To disrupt the performance, the team played a continuous stream of male singing from laboratory loudspeakers, causing a grapevine cutting with two leaves to shake. The upper leaf hosted one male, and the lower leaf one female. In almost two dozen experiments, not a single male could find the female when the song was played at a high enough volume. In an outdoor experiment, the team hung electromagnetic “shakers” on the supporting wire of a row of grapevines and put pairs of insects into cages wrapped around the shoots. After a day, they checked to see whether the caged insects had mated. In cages 5 meters from the shaker, 33 out of 36 females had not yet mated. That number dropped with increasing distance from the shaker—at 35 meters, only six out of 17 females had not mated—as the authors write in this month’s issue of the Journal of Pest Science.

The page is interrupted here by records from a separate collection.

**config.mk**
```make
export PLATFORM = sky130hd
export DESIGN_NAME = mux_serializer
export DESIGN_NICKNAME = d
export VERILOG_FILES = /design/src/rtl/mux_serializer_pkg.sv /design/src/rtl/decoder.sv /design/src/rtl/multiplexer.sv /design/src/rtl/mux_serializer.sv
export SDC_FILE = /design/constraint.sdc
export NUM_CORES = 1
export LEC_CHECK = 0
export CORE_AREA = 2 2 39 41
export CTS_CLUSTER_DIAMETER = 120
export CTS_CLUSTER_SIZE = 24
export DETAILED_ROUTE_END_ITERATION = 10
export DIE_AREA = 0 0 41 43
export PLACE_DENSITY_LB_ADDON = 0.25
export SLEW_MARGIN = 30
export SYNTH_ARGS = -nofsm -noshare
export SYNTH_HDL_FRONTEND = slang
export SYNTH_SLANG_ARGS = --single-unit
```
**constraint.sdc**
```tcl
create_clock -name clk -period 2.7 [get_ports clk]
set_input_delay 0.81 -clock clk [delete_from_list [all_inputs] [get_ports clk]]
set_output_delay 0.81 -clock clk [all_outputs]
set_load 0.05 [all_outputs]
```
**src/rtl/mux_serializer_pkg.sv**
```systemverilog
// Shared definitions for the parallel-to-serial sequencer: FSM encoding and
// selector start/end positions derived from the bit order.
package mux_serializer_pkg;

  typedef enum logic {
    ST_IDLE = 1'b0,
    ST_SEND = 1'b1
  } state_t;

  function automatic logic [1:0] first_sel(input bit lsb_first);
    return lsb_first ? 2'd0 : 2'd3;
  endfunction

  function automatic logic [1:0] last_sel(input bit lsb_first);
    return lsb_first ? 2'd3 : 2'd0;
  endfunction

endpackage

```
**src/rtl/decoder.sv**
```systemverilog
// 2-to-4 one-hot decoder used as the select stage of the 4:1 multiplexer.
module decoder (
  input  logic [1:0] A,
  output logic [3:0] Y
);

  always_comb begin
    Y = 4'b0001 << A;
  end

endmodule

```
**src/rtl/multiplexer.sv**
```systemverilog
// Combinational 4:1 multiplexer built as a one-hot decode followed by AND-OR.
module multiplexer (
  input  logic [3:0] I,
  input  logic [1:0] S,
  output logic       Y
);

  logic [3:0] w_dec;

  decoder u_dec (
    .A(S),
    .Y(w_dec)
  );

  assign Y = |(I & w_dec);

endmodule

```
**src/rtl/mux_serializer.sv**
```systemverilog
// Parallel-to-serial sequencer: latches a 4-bit word and walks the mux
// selector through all four positions, holding each bit for BIT_CYCLES clocks.
module mux_serializer
  import mux_serializer_pkg::*;
#(
  parameter bit LSB_FIRST  = 1'b1,
  parameter int BIT_CYCLES = 1
) (
  input  logic       clk,
  input  logic       rst,
  input  logic [3:0] D_IN,
  input  logic       LOAD,
  output logic       READY,
  output logic [1:0] S,
  output logic       Y_OUT,
  output logic       BIT_VALID,
  output logic       DONE
);

  localparam int              HW        = (BIT_CYCLES > 2) ? $clog2(BIT_CYCLES) : 1;
  localparam logic [HW-1:0]   HOLD_LAST = HW'(BIT_CYCLES - 1);
  localparam logic [1:0]      SEL_FIRST = first_sel(LSB_FIRST);
  // Stepping by 3 mod 4 is a decrement, so both directions share one adder.
  localparam logic [1:0]      SEL_STEP  = LSB_FIRST ? 2'd1 : 2'd3;

  state_t          r_state;
  state_t          w_state_nxt;
  logic [3:0]      r_word;
  logic [1:0]      r_sel;
  logic [1:0]      r_bit_cnt;
  logic [HW-1:0]   r_hold_cnt;
  logic            r_done;

  logic            w_mux_y;
  logic            w_hold_end;
  logic            w_word_end;

  multiplexer u_mux (
    .I(r_word),
    .S(r_sel),
    .Y(w_mux_y)
  );

  assign w_hold_end = (r_hold_cnt == HOLD_LAST);
  assign w_word_end = (r_state == ST_SEND) && w_hold_end && (r_bit_cnt == 2'd3);

  always_ff @(posedge clk) begin
    if (rst) begin
      r_state <= ST_IDLE;
    end else begin
      r_state <= w_state_nxt;
    end
  end

  always_comb begin
    w_state_nxt = r_state;
    READY       = 1'b0;
    BIT_VALID   = 1'b0;
    Y_OUT       = 1'b0;
    case (r_state)
      ST_IDLE: begin
        READY = 1'b1;
        if (LOAD) begin
          w_state_nxt = ST_SEND;
        end
      end
      ST_SEND: begin
        BIT_VALID = 1'b1;
        Y_OUT     = w_mux_y;
        if (w_word_end) begin
          w_state_nxt = ST_IDLE;
        end
      end
      default: w_state_nxt = ST_IDLE;
    endcase
  end

  always_ff @(posedge clk) begin
    if (rst) begin
      r_word     <= 4'b0000;
      r_sel      <= SEL_FIRST;
      r_bit_cnt  <= 2'd0;
      r_hold_cnt <= '0;
      r_done     <= 1'b0;
    end else begin
      r_done <= w_word_end;
      if (r_state == ST_IDLE) begin
        if (LOAD) begin
          r_word     <= D_IN;
          r_sel      <= SEL_FIRST;
          r_bit_cnt  <= 2'd0;
          r_hold_cnt <= '0;
        end
      end else if (w_hold_end) begin
        // After the fourth step the selector is back at SEL_FIRST for idle.
        r_hold_cnt <= '0;
        r_sel      <= r_sel + SEL_STEP;
        r_bit_cnt  <= r_bit_cnt + 2'd1;
      end else begin
        r_hold_cnt <= r_hold_cnt + HW'(1);
      end
    end
  end

  assign S    = r_sel;
  assign DONE = r_done;

endmodule

```
# == After elaboration in Yosys (flattened, before gate mapping) ==
# Index checks and enable logic that the tools add are counted.
# totals
inputBits,7
ram_bits,0
reg_bits,11
latch_bits,0
mem_count,0
word_cells,35
out_inout_bits,6
rom_bits,0
# op_classes
mux,14
div_mod_pow,0
bitwise,3
magnitude_cmp,0
reduce_logical,6
n_eq_ne,2
shift,1
n_mul,0
n_addsub,3
# op_table
operator,n
2-bit 2-to-1 mux,5
1-bit 2-to-1 mux,8
2-bit by 1-bit adder with 2-bit output (second input constant),2
4-bit bitwise AND,1
2-bit AND reduction,2
4-bit OR reduction,1
1-bit by 2-bit << shifter with 4-bit output (first input constant),1
2-bit equality test (second input constant),1
1-bit logical AND,2
2-bit != test (second input constant),1
1-bit NOT,2
1-bit one-hot mux with 2 select lines,1
2-bit nonzero test,1
1-bit adder (second input constant),1

# == Depth between registers and ports, before layout ==
# depth
depth_word,5
mapped_depth,5
mapped_depth_nobuf,4

# == Hierarchy ==
# From an unflattened synthesis, not the netlist that was laid out.
# unflattened
cells_unflattened,47
hier_area_um2,442.9
# by_module_without_submodules
module,seq_area_each_um2,n_inst,cells_per_inst,area_each_um2
mux_serializer,200.2,1,40,397.9
decoder,0.0,1,4,26.3
multiplexer,0.0,1,3,18.8

# == Least setup slack after synthesis ==
# No wires, ideal clock.
# synth_timing
path_kind,flip-flop to output port
from,reg r_state
to,out Y_OUT
t_required_ns,1.890
n_path_buf,1
setup_slack_ns,-0.009
arrival_time_ns,1.899
path_stages_with_launch,4
cell_sequence,dfxtp_1 > buf_6 > inv_1 > a21oi_1
# synth_via
elab_chain_cells,1
# synth_lines
element,line,text
from (decl),mux_serializer.sv:26,state_t r_state;
from (signal assigned),mux_serializer.sv:51,r_state <= w_state_nxt;
1-bit 2-to-1 mux,mux_serializer.sv:60,case (r_state)
to (decl),mux_serializer.sv:15,"output logic Y_OUT,"
# No other way between the ends.

# == Final worst setup path ==
# layout_timing
from,"reg r_sel[0], in the netlist S[0]"
to,out Y_OUT
# layout_via
elab_chain_cells,4
# layout_lines
element,line,text
from (decl),mux_serializer.sv:29,logic [1:0] r_sel;
from (signal assigned),mux_serializer.sv:97,r_sel <= r_sel + SEL_STEP;
1-bit by 2-bit << shifter with 4-bit output,decoder.sv:8,Y = 4'b0001 << A;
4-bit bitwise AND,multiplexer.sv:15,assign Y = |(I & w_dec);
4-bit OR reduction,multiplexer.sv:15,
1-bit 2-to-1 mux,mux_serializer.sv:60,
# No other way between the ends.

==> impl_metrics.json <==
{
  "yosysSeqAreaShare": 0.426,
  "wl_um": 831,
  "portBuffers": 12,
  "worstPathArrival_ns": 1.69,
  "post_synth.cell_area_avg_sq_um": 9.80,
  "syn_to_final_growth_pct": 34.0,
  "cts_buffer_depth": 2,
  "rsz0062_at_grt": "false",
  "yosys.area.top_type": "dfxtp_1",
  "track_usage": 0.116,
  "row_count": 14,
  "cts-root-buf": "clkbuf_4",
  "cp_max_fo": 5,
  "design.die.area_sq_um": 1760,
  "vias_per_cell": 4.73,
  "initial_utilization": 0.340,
  "setup_viol": 0,
  "antennaDiodeCount": 0,
  "antenna_found_initial": 0,
  "overflow": 0,
  "die_y_um": 43,
  "p_leak_nw": 0.264,
  "ctsResizeCount": 1,
  "wl_per_cell_um": 10.7,
  "synth-edff-count": 0,
  "power_frac_clock": 0.377,
  "crit_type": "register to output pin",
  "cts.sinks": 10,
  "finalMaxSlewViolations": 0,
  "htreeDepth": 1,
  "relSlewSlack": 0.669,
  "hold_viol": 0,
  "synthCells": 48,
  "status": "finished clean",
  "final_cell_area_sq_um": 631,
  "clock_skew_ns": 0.000460,
  "comb_power_share": 0.182,
  "ios": 13,
  "cts_tree": "done",
  "max_freq_ghz": 0.401,
  "grt_pass1_vias": 320,
  "tightestPinTransition_ns": 0.495,
  "fin_ws_ns": 0.205,
  "grt_pass1_wl_mm": 1.35,
  "ys.warnings.count": 0,
  "swShare": 0.272,
  "finalNetCount": 75,
  "dieWidth_um": 41,
  "place_area_sq_um": 596,
  "drt_iter0_drc": 3,
  "synthTopCellsByCount": "dfxtp_1 (10), nor2_1 (10), mux2i_1 (6), ha_1 (5)",
  "core_area_sq_um": 1380,
  "clk_latency_ns": 0.27,
  "synth_top_area_frac": 0.426,
  "drc_errors": 0,
  "seqPwrFrac": 0.440,
  "place_ws_ns": 0.210,
  "dr_total_vias": 369,
  "grt_max_degree": 11,
  "hp-class": "register to register",
  "p_sw_mw": 0.0997,
  "p_int_mw": 0.267,
  "cp.required_ns": 1.89,
  "ir_drop_uv": 255,
  "maxCapViolCount": 0,
  "cts_buffers": 3,
  "gp_congestion": 0.716,
  "syn_area_sq_um": 470,
  "cts_setup_buffers": 0,
  "synth_seq_cells": 10,
  "ys_top_cells_by_area": "dfxtp_1 (43%), ha_1 (13%), mux2i_1 (13%), nor2_1 (8.0%), buf_6 (4.8%)",
  "synthArstFlopShare": 0,
  "ys_types": 12,
  "startpoint_type": "register",
  "synth-main-ff-cell": "dfxtp_1",
  "power.total_mw": 0.366,
  "fillers": 144,
  "powerDensity_nw_per_um2": 581,
  "dr.pass1.iters": 2,
  "syn_nets": 60,
  "holdBufCountCts": 0,
  "finalSetupTns_ns": 0,
  "min_period_ns": 2.50,
  "hpwl_um": 612,
  "final_util": 0.456,
  "drtAntennaViolNets": 0,
  "clk_pin_slew_ns": 0.07,
  "critPathCaptureType": "output pin",
  "period_share": 0.924,
  "drive_gt1_frac": 0.113
}
-- worst max-delay path, cell delays in order (launching register included) --
cell	delay (ns)
dfxtp_1	0.43
inv_1	0.09
ha_1	0.20
a22oi_1	0.19
a21oi_2	0.08
dlygate4sd2_1	0.42
-- layout by cell type (no fill, tap or decap) --
master,n
a21oi_2,1
nor3b_1,2
nor2b_4,1
ha_1,5
dfxtp_1,10
clkdlybuf4s50_1,11
buf_4,1
mux2i_1,6
clkbuf_8,1
dlygate4sd2_1,1
nor2_1,10
clkbuf_4,3
inv_1,4
a22oi_1,2
a21oi_1,3
nor3_1,1
-- cell type report --
type,instances,area [sq um],share of cell area
Multi-Input combinational cell,31,233,0.369
Sequential cell,10,200,0.317
Timing Repair Buffer,13,126,0.200
Clock buffer,4,36.3,0.0575
Tap cell,16,20.0,0.0317
Inverter,4,15.0,0.0238
-- registers in the layout, indices dropped and copies added (netlist names) --
name       flops
DONE           1
S              2
r_bit_cnt      2
r_state        1
r_word         4
-- metrics by stage --
| stage | instances | hold WS (ns) |
|---|---|---|
| 2_1_floorplan | 48 | 0.461 |
| 3_3_place_gp | 74 | 0.491 |
| 3_5_place_dp | 74 | 0.488 |
| 4_1_cts | 78 | 0.506 |
| 5_1_grt | 78 | 0.530 |
| 6_report | 78 | 0.507 |
-- path summary, 6_finish.rpt --
path	slack (ns)	to	cells after the start	start
worst min-delay path	0.51	r_word[0]$_SDFFE_PP0P_	2	r_word[0]$_SDFFE_PP0P_
worst max-delay path	0.20	Y_OUT	5	S[0]$_SDFFE_PP0P_
worst max register to register	1.59	S[1]$_SDFFE_PP0P_	4	S[0]$_SDFFE_PP0P_
worst min register to register	0.51	r_word[0]$_SDFFE_PP0P_	2	r_word[0]$_SDFFE_PP0P_
-- cell families after synthesis --
| group | synth area share |
|---|---|
| simple gates | 0.152 |
| flops | 0.426 |
| buf+inv | 0.0877 |
| compound gates | 0.0745 |
| mux | 0.128 |
| fa+ha+maj | 0.133 |
-- power by group through the flow --
stage	logic, mW	registers (mW)	clock network [mW]
6_report	0.0668	0.161	0.138
5_1_grt	0.0729	0.163	0.150
4_1_cts	0.0676	0.161	0.143
3_5_place_dp	0.0678	0.165	0
3_3_place_gp	0.0672	0.165	0
2_1_floorplan	0.0383	0.174	0
-- per-layer routing --
layer	wire length, um	track usage	vias to the layer above	share of wire
li1	-	-	188	-
met1	419	0.163	167	0.50
met2	353	0.147	10	0.42
met3	30	0.0157	4	0.036
met4	28	0.100	0	0.034
met5	0	0	-	0
No activity file was read; power rests on OpenSTA's default activity.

Hoffman welcomes the new approach to leafhopper control. Because the insects do not use pheromones for attraction, classic mating disruption is not an option. So vintners in many regions are forced to spray insecticides several times a year, Hoffmann says. “Any new approach is welcome, and I think the data here allow us to conclude that this is possible in principle.” The biggest questions for now may be practical. For instance, how do you hang electric cables in vineyards that harvest using machines with rotating knives?
And, of course, there is always the question of cost. The researchers don’t give a final cost per hectare, but their proposed equipment price of 300 euros per hectare “would be great,” Hoffmann says. The team says it should be possible to reduce the price of the equipment and lower costs by turning off the shakers for the 8 hours each day that the hoppers are inactive. Indeed, several companies have shown an interest since the paper came out, Mazzoni says.
“The idea is ingenious,” says Hannelore Hoch, a biologist studying planthoppers at the Leibniz Institute for Evolution and Biodiversity Science in Berlin. Unlike insecticides, the mechanical disruption is targeted specifically at the pest insects. And because no other insects transmit the bacterium, getting rid of the leafhoppers would be enough to protect the vineyards—for now. But she cautions that the leafhoppers might adapt and start mating on other plants. And she wonders how the vibration might affect the vines in the long run. They might grow stronger, for instance, and produce lower yields in the process, Hoch says. “When you intervene in a biological system you never know exactly what will happen.”